The lawyer who claims scientists botched their forensic tests while probing an armed holdup at the Pukekohe TAB has produced his own DNA expert in a bid to refute their findings.
Defence lawyer Roy Wade alleges that scientists at the Institute of Environmental Science and Research (ESR) mislabelled a crucial blood sample and erred while making other tests.
Two of the scientists, Simon Walsh and Marmix Kelderman, maintain that their findings are reliable. But an Auckland District Court jury yesterday heard a forensic expert with 25 years' experience say he was concerned and surprised at aspects of the testing.
The dispute relates to 13 samples of blood, saliva and hair taken after two men raided the TAB on January 29 last year and bashed the operator with a shotgun.

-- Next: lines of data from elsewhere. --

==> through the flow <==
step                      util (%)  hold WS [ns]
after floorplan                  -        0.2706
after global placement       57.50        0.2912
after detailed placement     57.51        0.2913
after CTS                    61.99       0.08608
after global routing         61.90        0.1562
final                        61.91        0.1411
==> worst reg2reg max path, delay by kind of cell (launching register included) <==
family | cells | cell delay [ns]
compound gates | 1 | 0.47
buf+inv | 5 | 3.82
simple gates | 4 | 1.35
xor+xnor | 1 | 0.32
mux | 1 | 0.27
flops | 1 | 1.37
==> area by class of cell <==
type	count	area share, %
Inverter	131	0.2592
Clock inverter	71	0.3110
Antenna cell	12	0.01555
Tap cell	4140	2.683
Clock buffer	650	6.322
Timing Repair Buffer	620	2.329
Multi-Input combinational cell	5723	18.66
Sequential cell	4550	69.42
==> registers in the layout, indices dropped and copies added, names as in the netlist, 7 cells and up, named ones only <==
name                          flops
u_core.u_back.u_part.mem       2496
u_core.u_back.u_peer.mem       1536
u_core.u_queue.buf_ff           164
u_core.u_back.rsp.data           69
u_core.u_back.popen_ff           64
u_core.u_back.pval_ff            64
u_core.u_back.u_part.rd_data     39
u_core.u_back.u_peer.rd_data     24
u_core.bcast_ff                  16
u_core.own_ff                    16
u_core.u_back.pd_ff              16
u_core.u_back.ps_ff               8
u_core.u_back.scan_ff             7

Two unemployed men, John Lee Kaire, aged 31, from Meremere, and William Kapea, 24, from Manurewa, are charged with aggravated robbery, aggravated assault and unlawfully taking a motor vehicle.
Mr Wade said the brunt of the evidence against his client, Kapea, was that his DNA matched blood taken from a purple T-shirt said to have been discarded during the getaway.

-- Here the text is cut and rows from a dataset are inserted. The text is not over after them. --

**config.mk**
```make
export PLATFORM = sky130hd
export DESIGN_NAME = one_sided_horizontal_blur_unit_flat
export DESIGN_NICKNAME = d
export VERILOG_FILES = /design/src/hdl/obhb_pkg.sv /design/src/hdl/obhb_if.sv /design/src/hdl/one_sided_horizontal_blur_unit.sv /design/src/hdl/obhb_lane.sv /design/src/hdl/obhb_merge.sv /design/src/flat_wrapper.sv
export SDC_FILE = /design/constraint.sdc
export NUM_CORES = 2
export LEC_CHECK = 0
export ABC_CLOCK_PERIOD_IN_PS = 6470
export BUFFER_PORTS_ARGS = -buffer_cell sky130_fd_sc_hd__clkbuf_2
export CELL_PAD_IN_SITES_DETAIL_PLACEMENT = 1
export CELL_PAD_IN_SITES_GLOBAL_PLACEMENT = 1
export CORE_MARGIN = 8
export CORE_UTILIZATION = 55
export CTS_BUF_LIST = sky130_fd_sc_hd__clkbuf_2 sky130_fd_sc_hd__clkbuf_4 sky130_fd_sc_hd__clkbuf_8
export CTS_CLUSTER_DIAMETER = 200
export DETAILED_ROUTE_END_ITERATION = 12
export PLACE_DENSITY_LB_ADDON = 0.1
export SKIP_LAST_GASP = 1
export SLEW_MARGIN = 20
export SYNTH_ARGS = -nofsm -noshare
export SYNTH_HDL_FRONTEND = slang
export SYNTH_SLANG_ARGS = --single-unit
```
**constraint.sdc**
```tcl
create_clock -name clk_i -period 6.47 [get_ports clk_i]
set_clock_uncertainty 0.1 [all_clocks]
set_input_delay 0.9705 -clock clk_i [delete_from_list [all_inputs] [get_ports clk_i]]
set_output_delay 0.9705 -clock clk_i [all_outputs]
set_load 0.1 [all_outputs]
```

He called Christchurch forensics consultant and former ESR scientist Dr Peter Cropp, who said he had checked the forensic tests and had some of the samples re-examined.
Dr Cropp said the Kapea sample was the only one of the 13 that was not ticked off in testing papers, and was processed separately from the other 12. He found a question mark written on top of the small tube next to its testing number, 570-E05. He believed the original label had been rubbed off.
"That really did concern me," Dr Cropp said. "It indicates that there has been a mixup or contamination in the lab, or that the tube has been misidentified."
Dr Cropp said he was also "extremely surprised" that the ESR had lifted DNA from a small blood-spot, but failed to find any on heavily bloodstained pants.
Mr Wade said: "We know that very peculiar things happened as it went through the lab. It did not go through with the other evidence, and there is that critical little mark, that question mark, that shows a technician was plainly troubled."